An incremental encoder is a device that converts displacement into periodic electrical signals, and then converts these signals into counting pulses, using the number of pulses to represent the magnitude of the displacement. Incremental encoders do not have a fixed starting zero point; their output is a pulse proportional to the increment of the rotation angle, requiring a counter to count the pulses.
Incremental encoders can be divided into two categories according to their readout method: contact and non-contact. Contact encoders use brushes for output, with the brush contacting the conductive or insulating area to indicate whether the code state is "1" or "0". Non-contact encoders use photosensitive or magnetic sensitive elements for receiving signals. When using photosensitive elements, the light-transmitting and opaque areas indicate whether the code state is "1" or "0".
Incremental encoders are mainly used in CNC machine tools and mechanical accessories, robots, automatic assembly machines, automatic production lines, elevators, textile machinery, sewing machinery, packaging machinery, printing machinery, woodworking machinery, plastic machinery, rubber and plastic machinery, drafting instruments, angle measuring instruments, radar and other fields.
Incremental encoder schematic diagram
As shown in Figure 4, the incremental encoder, like the absolute encoder, also has a code disk. An internal light source continuously illuminates the holes on the code disk, generating a pulse output each time the light passes through a hole for counting. Unlike the absolute encoder, the holes on the incremental encoder's code disk are all of the same size, and the encoder output has two signals, A and B, which are used to determine the encoder's forward and reverse rotation. When the phase of signal A leads the phase of signal B by 90 degrees, the encoder rotates forward; otherwise, when the phase of signal B leads the phase of signal A by 90 degrees, the encoder rotates in reverse.
What are the main electrical performance parameters of an incremental encoder?
Incremental encoders are commonly used position sensors for measuring rotary motion or linear position. They have some key electrical performance parameters, as described below:
1. Resolution:
Resolution refers to the number of position divisions per rotation cycle or per linear unit of the encoder. Higher resolution means that the encoder can provide more accurate position information.
2. Pulses per Revolution (PPR):
The pulse count represents the number of pulses generated in each encoder rotation cycle. The pulse count is usually directly related to the resolution and can be obtained by multiplying it by the number of rotation cycles.
3. Operating Voltage:
The operating voltage is the range of power supply voltages within which the encoder can operate normally. The encoder's operating voltage should be matched with the system's power supply voltage.
4. Output Signal Type:
Output signal type refers to the type of signal output by the encoder. Common output signal types include TTL, HTL, and Open Collector. These signal types differ in voltage level and interface.
5. Signal Period and Frequency:
The signal period refers to the duration of one complete cycle of the encoder pulse signal. Frequency refers to the number of pulses generated per second, which can be calculated by taking the reciprocal of the signal period.
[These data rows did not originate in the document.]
==> src/rtl/rx_gasket_pkg.sv <==
// Shared definitions for the receive-side gasket: MAC width codes, the
// comma symbol and the lane-index helper.
// Optional comma alignment is enabled with RX_GASKET_COMMA_ALIGN_EN.
package gasket_pkg;

  localparam logic [5:0] WIDTH_8   = 6'd8;
  localparam logic [5:0] WIDTH_16  = 6'd16;
  localparam logic [5:0] WIDTH_32  = 6'd32;
  localparam logic [7:0] COM_K28_5 = 8'hBC;

  typedef logic [1:0] lane_idx_t;

  // Index of the last lane of a word for a given MAC width code.
  // Unknown width codes behave as 8-bit.
  function automatic lane_idx_t terminal_idx(input logic [5:0] width);
    case (width)
      WIDTH_16: terminal_idx = 2'd1;
      WIDTH_32: terminal_idx = 2'd3;
      default:  terminal_idx = 2'd0;
    endcase
  endfunction

endpackage

==> src/rtl/rx_lane_ctrl.sv <==
// Lane sequencing for the RX gasket: keeps the lane index and the
// registered bus width, detects width changes and (with
// RX_GASKET_COMMA_ALIGN_EN defined) forces commas back into lane 0.
//
// Outputs for the current cycle:
//   idx     lane the current symbol is written to
//   term    last lane of a word at the current width
//   close   current valid symbol completes the word
//   flush   partial word must be discarded before this symbol lands
//   realign a comma forced realignment (always 0 without the macro)
module rx_lane_ctrl
  import gasket_pkg::*;
#(
  parameter logic [7:0] COM_SYMBOL = COM_K28_5
) (
  input  logic      clk,
  input  logic      rst,
  input  logic [5:0] width,
  input  logic      rx_valid,
  input  logic [7:0] rx_data,
  input  logic      rx_datak,
  output lane_idx_t idx,
  output lane_idx_t term,
  output logic      close,
  output logic      flush,
  output logic      realign
);

  lane_idx_t  idx_q;
  lane_idx_t  idx_nxt;
  logic [5:0] width_q;
  logic       width_chg;
  logic       is_com;

  // Effective lane, word close / flush decisions and next lane index.
  always_comb begin
    width_chg = (width != width_q);
    is_com    = rx_datak && (rx_data == COM_SYMBOL);
    term      = terminal_idx(width);
`ifdef RX_GASKET_COMMA_ALIGN_EN
    realign   = rx_valid && is_com && (idx_q != 2'd0) && !width_chg;
`else
    realign   = is_com & 1'b0;
`endif
    flush     = width_chg || realign;
    idx       = flush ? 2'd0 : idx_q;
    close     = rx_valid && (idx == term);
    idx_nxt   = idx;
    if (rx_valid) begin
      idx_nxt = close ? 2'd0 : idx + 2'd1;
    end
  end

  // Lane index and registered width.
  always_ff @(posedge clk or posedge rst) begin
    if (rst) begin
      idx_q   <= 2'd0;
      width_q <= WIDTH_8;
    end else begin
      idx_q   <= idx_nxt;
      width_q <= width;
    end
  end

endmodule

==> src/rtl/rx_gasket.sv <==
// Receive-side PHY gasket: packs decoded 8-bit symbols into 8/16/32-bit
// MAC words, first symbol in lane 0 (bits [7:0]).
// Optional feature macro: RX_GASKET_COMMA_ALIGN_EN (comma realignment,
// drives Align_Lost); without it Align_Lost stays 0.
//
// Handshake: RxValid qualifies RxData/RxDataK/RxDecodeErr for one cycle;
// there is no backpressure, RxValid=0 simply stalls assembly. The output
// side is a one-cycle MAC_RX_Valid strobe with no ready; MAC_RX_Data,
// MAC_RX_DataK and MAC_RX_Err are meaningful when MAC_RX_Valid=1 and hold
// their last value otherwise.
module rx_gasket
  import gasket_pkg::*;
#(
  parameter int         DATA_W     = 32,
  parameter logic [7:0] COM_SYMBOL = COM_K28_5
) (
  input  logic                Bit_Rate_CLK_10,
  input  logic                Reset,
  input  logic [5:0]          DataBusWidth,
  input  logic [7:0]          RxData,
  input  logic                RxDataK,
  input  logic                RxValid,
  input  logic                RxDecodeErr,
  output logic [DATA_W-1:0]   MAC_RX_Data,
  output logic [DATA_W/8-1:0] MAC_RX_DataK,
  output logic                MAC_RX_Valid,
  output logic                MAC_RX_Err,
  output logic                Align_Lost
);

  localparam int LANES = DATA_W / 8;

  lane_idx_t           lane;
  lane_idx_t           term;
  logic                close;
  logic                flush;
  logic                realign;

  logic [DATA_W-1:0]   data_q;
  logic [LANES-1:0]    k_q;
  logic                err_q;
  logic                align_q;

  logic [DATA_W-1:0]   asm_data;
  logic [LANES-1:0]    asm_k;
  logic                asm_err;
  logic [LANES-1:0]    lane_mask;
  logic [DATA_W-1:0]   data_mask;

  rx_lane_ctrl #(
    .COM_SYMBOL (COM_SYMBOL)
  ) u_lane_ctrl (
    .clk      (Bit_Rate_CLK_10),
    .rst      (Reset),
    .width    (DataBusWidth),
    .rx_valid (RxValid),
    .rx_data  (RxData),
    .rx_datak (RxDataK),
    .idx      (lane),
    .term     (term),
    .close    (close),
    .flush    (flush),
    .realign  (realign)
  );

  // Merge the current symbol into the (possibly discarded) partial word
  // and build the mask that zeroes lanes above the current width.
  always_comb begin
    asm_data = flush ? '0 : data_q;
    asm_k    = flush ? '0 : k_q;
    asm_err  = (flush ? 1'b0 : err_q) | (RxValid & RxDecodeErr);
    if (RxValid) begin
      asm_data[{lane, 3'b000} +: 8] = RxData;
      asm_k[lane]                   = RxDataK;
    end
    for (int i = 0; i < LANES; i++) begin
      lane_mask[i]        = (lane_idx_t'(i) <= term);
      data_mask[8*i +: 8] = {8{lane_mask[i]}};
    end
  end

  // Assembly registers: cleared when a word closes, otherwise track the
  // merged partial word.
  always_ff @(posedge Bit_Rate_CLK_10 or posedge Reset) begin
    if (Reset) begin
      data_q <= '0;
      k_q    <= '0;
      err_q  <= 1'b0;
    end else if (close) begin
      data_q <= '0;
      k_q    <= '0;
      err_q  <= 1'b0;
    end else begin
      data_q <= asm_data;
      k_q    <= asm_k;
      err_q  <= asm_err;
    end
  end

  // Output word register and strobe; data/K/err hold between strobes.
  always_ff @(posedge Bit_Rate_CLK_10 or posedge Reset) begin
    if (Reset) begin
      MAC_RX_Data  <= '0;
      MAC_RX_DataK <= '0;
      MAC_RX_Err   <= 1'b0;
      MAC_RX_Valid <= 1'b0;
    end else begin
      MAC_RX_Valid <= close;
      if (close) begin
        MAC_RX_Data  <= asm_data & data_mask;
        MAC_RX_DataK <= asm_k & lane_mask;
        MAC_RX_Err   <= asm_err;
      end
    end
  end

  // Realignment pulse, one cycle after the offending comma.
  always_ff @(posedge Bit_Rate_CLK_10 or posedge Reset) begin
    if (Reset) begin
      align_q <= 1'b0;
    end else begin
      align_q <= realign;
    end
  end

  assign Align_Lost = align_q;

endmodule

==> config.mk <==
export PLATFORM = sky130hd
export DESIGN_NAME = rx_gasket
export DESIGN_NICKNAME = d
export VERILOG_FILES = /design/src/rtl/rx_gasket_pkg.sv /design/src/rtl/rx_lane_ctrl.sv /design/src/rtl/rx_gasket.sv
export SDC_FILE = /design/constraint.sdc
export NUM_CORES = 1
export LEC_CHECK = 0
export ABC_AREA = 1
export CORE_ASPECT_RATIO = 1.25
export CORE_UTILIZATION = 40
export DETAILED_ROUTE_END_ITERATION = 16
export SLEW_MARGIN = 10
export SYNTH_ARGS = -nofsm -noshare
export SYNTH_HDL_FRONTEND = slang
export SYNTH_HIERARCHICAL = 1
export SYNTH_SLANG_ARGS = --single-unit
==> constraint.sdc <==
create_clock -name Bit_Rate_CLK_10 -period 2.8 [get_ports Bit_Rate_CLK_10]
set_clock_uncertainty 0.2 [all_clocks]
set_input_delay 0.28 -clock Bit_Rate_CLK_10 [delete_from_list [all_inputs] [get_ports Bit_Rate_CLK_10]]
set_output_delay 0.28 -clock Bit_Rate_CLK_10 [all_outputs]
set_load 0.03 [all_outputs]
=== After elaboration in Yosys (flattened, before gate mapping) ===
Cells that the tools add are included.

* Register bits after elaboration: 83

* Muxes and demuxes: 16
* Equal/unequal tests: 4
* Reductions and logical operators: 2
* Add/subtract/negate cells: 2
* Bitwise logic cells: 4
* Magnitude comparators: 6
* Shift operators: 2

{| class="wikitable"
|+ Operators with widths
! kind !! count
|-
| 32-bit two-way mux || 3
|-
| 32-bit AND || 1
|-
| 32-bit bitwise mux || 1
|-
| 8-bit by 7-bit variable shift with 32-bit output, first input constant || 1
|-
| 8-bit by 7-bit indexed part select with 32-bit output || 1
|-
| 4-bit two-way mux || 3
|-
| 5-bit negation with 7-bit output || 1
|-
| 6-bit by 5-bit equality test with 1-bit output, second input constant || 1
|-
| 6-bit equality test, second input constant || 1
|-
| 2-bit two-way mux || 3
|-
| 6-bit inequality test || 1
|-
| 4-bit AND || 1
|-
| 4-bit bitwise mux || 1
|-
| 1-bit by 2-bit less-or-equal comparator with 1-bit output, first input constant || 2
|-
| 2-bit less-or-equal comparator, first input constant || 2
|-
| 2-bit case mux with 2 select lines || 1
|-
| 2-bit by 3-bit < comparator with 1-bit output, second input constant || 1
|-
| 1-bit two-way mux || 3
|-
| 2-bit by 1-bit adder with 2-bit output, second input constant || 1
|-
| 1-bit demux with 2-bit select || 1
|-
| 2-bit equality test || 1
|-
| 2-bit by 1-bit greater-or-equal comparator with 1-bit output, second input constant || 1
|-
| 1-bit logical AND || 2
|-
| 1-bit AND || 1
|-
| 1-bit OR || 1
|}

=== Logic depth before layout (Yosys ltp) ===
* Depth after elaboration: 9
* Depth in mapped cells: 18
* Gate-level depth less buffers: 16

=== Cells and area by module ===
The synthesis kept the hierarchy.

{| class="wikitable"
|+ By module, submodules not included
! module !! area each (µm²) !! times used !! sequential area each (µm²) !! cells each
|-
| rx_gasket || 3,468.3 || 1 || 1,901.8 || 421
|-
| rx_lane_ctrl || 510.5 || 1 || 201.4 || 58
|}

=== Worst setup path before layout ===
Ideal clock, no wire load.

* Path type: register -> register
* Start: register u_lane_ctrl.width_q[1]
* End: register MAC_RX_Data[0]
* Data arrival time: 2,171 ps
* Setup time: 66 ps
* Buffers on the path: 1
* Slack: 364 ps
* Cell stages (with the launch flop): 16
* Required time: 2,534 ps
* Cells stage by stage: dfrtp_1 -> xnor2_1 -> nand2_2 -> nor2_8 -> nand3_4 -> inv_1 -> buf_2 -> inv_2 -> ha_1 -> inv_1 -> nand2_1 -> nor2_1 -> nand2_1 -> nand2_1 -> nand2_1 -> nand2_1

* Cells in the longest elaborated chain, start to end: 7
* Elaborated cells on any way between the ends: 11
* Classes of those cells: add/sub: 1; eq/ne: 2; shift: 2; mux: 4; bitwise: 1; reduce/logical: 1

{| class="wikitable"
|+ Ends and longest elaborated chain
! element !! RTL line !! source
|-
| from (decl) || rx_lane_ctrl.sv:31 || <nowiki>logic [5:0] width_q;</nowiki>
|-
| from (signal assigned) || rx_lane_ctrl.sv:61 || <nowiki>width_q <= width;</nowiki>
|-
| 6-bit inequality test * || rx_lane_ctrl.sv:37 || <nowiki>width_chg = (width != width_q);</nowiki>
|-
| 2-bit two-way mux * || rx_lane_ctrl.sv:46 || <nowiki>idx = flush ? 2'd0 : idx_q;</nowiki>
|-
| named net lane[0] || rx_gasket.sv:33 || <nowiki>lane_idx_t lane;</nowiki>
|-
| 5-bit negation with 7-bit output || rx_gasket.sv:73 || <nowiki>asm_data[{lane, 3'b000} +: 8] = RxData;</nowiki>
|-
| 8-bit by 7-bit indexed part select with 32-bit output / 8-bit by 7-bit variable shift with 32-bit output (equally long branches) || rx_gasket.sv:73 ||
|-
| 32-bit bitwise mux || rx_gasket.sv:73 ||
|-
| 32-bit two-way mux || rx_gasket.sv:72 || <nowiki>if (RxValid) begin</nowiki>
|-
| 32-bit AND || rx_gasket.sv:110 || <nowiki>MAC_RX_Data <= asm_data & data_mask;</nowiki>
|-
| to (signal assigned) || rx_gasket.sv:110 ||
|-
| to (decl) || rx_gasket.sv:24 || <nowiki>output logic [DATA_W-1:0] MAC_RX_Data,</nowiki>
|}

The timed path passes the listed nets; every way through them passes the cells marked *.
A chain may end at the register's enable or synchronous reset.

=== Final worst setup path ===
* Start: input DataBusWidth[1]
* End: register data_q[1]

* Cells in the longest elaborated chain, start to end: 7
* Elaborated cells on any way between the ends: 14
* Classes of those cells: add/sub: 1; eq/ne: 4; shift: 2; mux: 6; reduce/logical: 1

{| class="wikitable"
|+ Ends and longest elaborated chain
! element !! RTL line !! source
|-
| from (decl) || rx_gasket.sv:19 || <nowiki>input logic [5:0] DataBusWidth,</nowiki>
|-
| 6-bit inequality test * || rx_lane_ctrl.sv:37 ||
|-
| 2-bit two-way mux * || rx_lane_ctrl.sv:46 ||
|-
| named net lane[1] || rx_gasket.sv:33 ||
|-
| 5-bit negation with 7-bit output || rx_gasket.sv:73 ||
|-
| 8-bit by 7-bit indexed part select with 32-bit output / 8-bit by 7-bit variable shift with 32-bit output (equally long branches) || rx_gasket.sv:73 ||
|-
| 32-bit bitwise mux || rx_gasket.sv:73 ||
|-
| 32-bit two-way mux || rx_gasket.sv:72 ||
|-
| 32-bit two-way mux * || rx_gasket.sv:89 || <nowiki>end else if (close) begin</nowiki>
|-
| to (signal assigned) || rx_gasket.sv:94 || <nowiki>data_q <= asm_data;</nowiki>
|-
| to (decl) || rx_gasket.sv:39 || <nowiki>logic [DATA_W-1:0] data_q;</nowiki>
|}

Marks and branches as above.

==> reports/metrics.yaml <==
sta:
  layout_min_cycle_time_ps: 2450
  tns_ps: 0
  setup_viol: 0
  timing.fmax_mhz: 408
  finalCritPeriodShare: 0.875
  rsz0062_at_grt: "no"
  final_hold_viol_count: 0
  maxSlewViolCount: 0
setup_path:
  critical_path.max_fanout: 8
  required_ps: 2850
  cp.arrival_ps: 2500
  ff2ff_path_depth: 12
  reg2reg_to: "data_q[1]"
  start_kind: "primary input"
  crit_path_end_kind: "register"
  regToRegSetupSlack_ps: 380
  rr_startpoint: "u_lane_ctrl/width_q[1]"
  crit_type: "in -> reg"
place:
  gp_congestion: 0.807
  io_buffer_count: 57
  dpl_cell_area_um2: 4760
  hpwl_mm: 6.54
cts:
  clkTransAtPathRegs_ps: 60
  holdBufCountCts: 0
  htreeDepth: 3
  clk_latency_ps: 340
  cts_resized: 0
  cts_buffers: 9
  tritoncts: "done"
  clock-sinks: 84
  clockRootBuffer: "clkbuf_16"
  clockBufferDepth: 2
  cts_setup_buffers: 0
route:
  drc: 0
  wire_per_inst_um: 13.5
  drt_first_pass_iters: 4
  totalWireLength_mm: 9.15
  ant_nets: 0
  vias_per_cell: 4.87
  drtIter0Drc: 169
  vias: 3303
floorplan:
  die_y_um: 114
  die_w_um: 91.2
  dieArea_um2: 10400
  rows: 40
  initial_core_util: 0.412
  core_um2: 9660
  io_pins: 58
power_and_ir_drop:
  leakagePower_nw: 2.65
  p_per_area_nw_per_um2: 530
  ir_drop_mv: 0.381
synthesis:
  synth_cell_types: 31
  synthTopCellsByArea: "dfrtp_1 52%, nand2_1 17%, nand3_1 5.4%"
  synth_top_area_share: 0.522
  synth_fp_nets: 506
  synth_seq_cells: 84
  synth_top_cell_by_area: "dfrtp_1"
  syn-cell-area_um2: 3980
  yosys_warnings: 6
  syn-instance-count: 479
  ys_seq_area_frac: 0.529
  synth.avg_cell_area_um2: 8.31
outcome:
  status: "completed"
run:
  max_cap_violations: 0
global_routing:
  grt_use_total: 0.194
  grt_max_degree: 77
  grt_first_pass_wirelength_mm: 15.6
  antenna_found_initial: 0
  grt_overflow: 0
  first_global_vias: 3257
final_layout:
  nFillCells: 922
  drive_gt1_frac: 0.105
  final_cell_area_um2: 5060
  area_growth_pct: 27.3
  nets: 574
  final_util: 0.524
  n_antenna_cell: 0
hold_path:
  hold_path.class: "in -> async"
## per-layer routing
| metal | GRT usage | up-vias | routed length, µm |
|---|---|---|---|
| met3 | 0.0420 | 10 | 330 |
| met1 | 0.247 | 1605 | 4080 |
| met2 | 0.327 | 54 | 4630 |
| met5 | 0 | - | 0 |
| met4 | 0.0698 | 0 | 115 |
| li1 | - | 1634 | - |
## kinds of logic after synthesis
| group | Yosys count | synth area share |
|---|---|---|
| other cells | 1 | 0.000942 |
| xor+xnor | 6 | 0.0132 |
| fa+ha+maj | 8 | 0.0252 |
| simple gates | 280 | 0.312 |
| flops | 84 | 0.529 |
| compound gates | 45 | 0.0597 |
| buf+inv | 55 | 0.0607 |
## per-stage QoR
stage / hold slack (ps) / setup slack (ps) / std cells / power (mW)
after floorplan: -105 / 364 / 479 / 1.41
after global placement: 263 / 69.6 / 662 / 1.51
after detailed placement: 265 / -5.42 / 662 / 1.51
after CTS: 49.4 / 344 / 678 / 2.72
after global routing: 85.9 / 117 / 678 / 2.79
final: 41.1 / 349 / 678 / 2.69
## how the worst max path moves through the flow
stage          cells after the start               to  slack, ps              startpoint
2_1_floorplan                     15   MAC_RX_Data[0]        360  u_lane_ctrl/width_q[1]
3_3_place_gp                      12  MAC_RX_Data[11]         70         DataBusWidth[1]
3_5_place_dp                      12  MAC_RX_Data[13]         -5         DataBusWidth[1]
4_1_cts                           11       data_q[13]        340         DataBusWidth[1]
5_1_grt                           12  MAC_RX_Data[13]        120         DataBusWidth[1]
6_report                          13        data_q[1]        350         DataBusWidth[1]
## cells in the mapped netlist
library cell  number
nand3_1           43
a21oi_1           26
inv_2              4
o21ai_4            1
buf_2             10
ha_1               8
buf_4              4
nand3_4            1
nand2_4            1
nand2_1          183
and2_1             8
nor2_2             4
clkbuf_1           1
nor2_4             4
conb_1             1
buf_6              1
nand4_1            3
nand3_2            2
xor2_1             3
dfstp_2            1
dfrtp_1           83
and3_1             1
nor2_8             1
xnor2_1            3
nand2_2            6
nor2_1            23
a31oi_1            1
inv_1             34
o21ai_0           15
o21ai_1            2
buf_1              1
## final cells by class
class	instances	area (µm²)	share of cell area
flip-flops and latches	84	2100	0.415
multi-input cells	340	1630	0.323
repair buffers	74	723	0.143
clock buffers	12	256	0.0506
well taps	126	158	0.0311
inverters	38	143	0.0282
clock inverters	4	47.5	0.00939
## cells in the final DEF (no fill, tap or decap), drive strengths merged
| cell | Yosys | final |
|---|---|---|
| a21oi | 26 | 26 |
| a31oi | 1 | 1 |
| and2 | 8 | 8 |
| and3 | 1 | 1 |
| buf | 16 | 17 |
| bufinv | 0 | 1 |
| clkbuf | 1 | 12 |
| clkdlybuf4s50 | 0 | 57 |
| clkinv | 0 | 2 |
| clkinvlp | 0 | 1 |
| conb | 1 | 1 |
| dfrtp | 83 | 83 |
| dfstp | 1 | 1 |
| ha | 8 | 8 |
| inv | 38 | 38 |
| nand2 | 190 | 190 |
| nand3 | 46 | 46 |
| nand4 | 3 | 3 |
| nor2 | 32 | 32 |
| o21ai | 18 | 18 |
| xnor2 | 3 | 3 |
| xor2 | 3 | 3 |
## critical path, cell delays in order
cell and delay (ps):
clkdlybuf4s50_1 500, xnor2_1 140, nand2_2 110, nor2_8 160, nand3_2 120, inv_1 90
inv_1 70, ha_1 320, inv_1 100, nand2_1 170, nor2_1 160, nand2_1 100
a21oi_1 170
## state kept, by name, indices dropped and copies added (netlist names), 2 cells and up
signal	count
MAC_RX_DataK	4
MAC_RX_Data	32
data_q	32
u_lane_ctrl/idx_q	2
u_lane_ctrl/width_q	6
k_q	4
## where the power goes
| group | total [mW] | switching [mW] | internal [mW] |
|---|---|---|---|
| Combinational | 0.233 | 0.147 | 0.0851 |
| Clock | 1.20 | 0.466 | 0.737 |
| Sequential | 1.25 | 0.0110 | 1.24 |
Note: power is estimated with default switching activity, not from simulation.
6. Maximum Pulses per Second:
Maximum pulse rate indicates the maximum number of pulses the encoder can process per second. This parameter is related to the encoder's mechanical design and electronic control circuitry.
7. Output Current Capability:
Output current capability indicates the maximum load current of the encoder output signal. Ensure that the current capability meets the current requirements of the connected equipment.
These electrical performance parameters are key indicators for evaluating and selecting encoders based on their specifications and technical parameters. Depending on the specific application requirements, a suitable encoder needs to be selected to meet the system's performance requirements.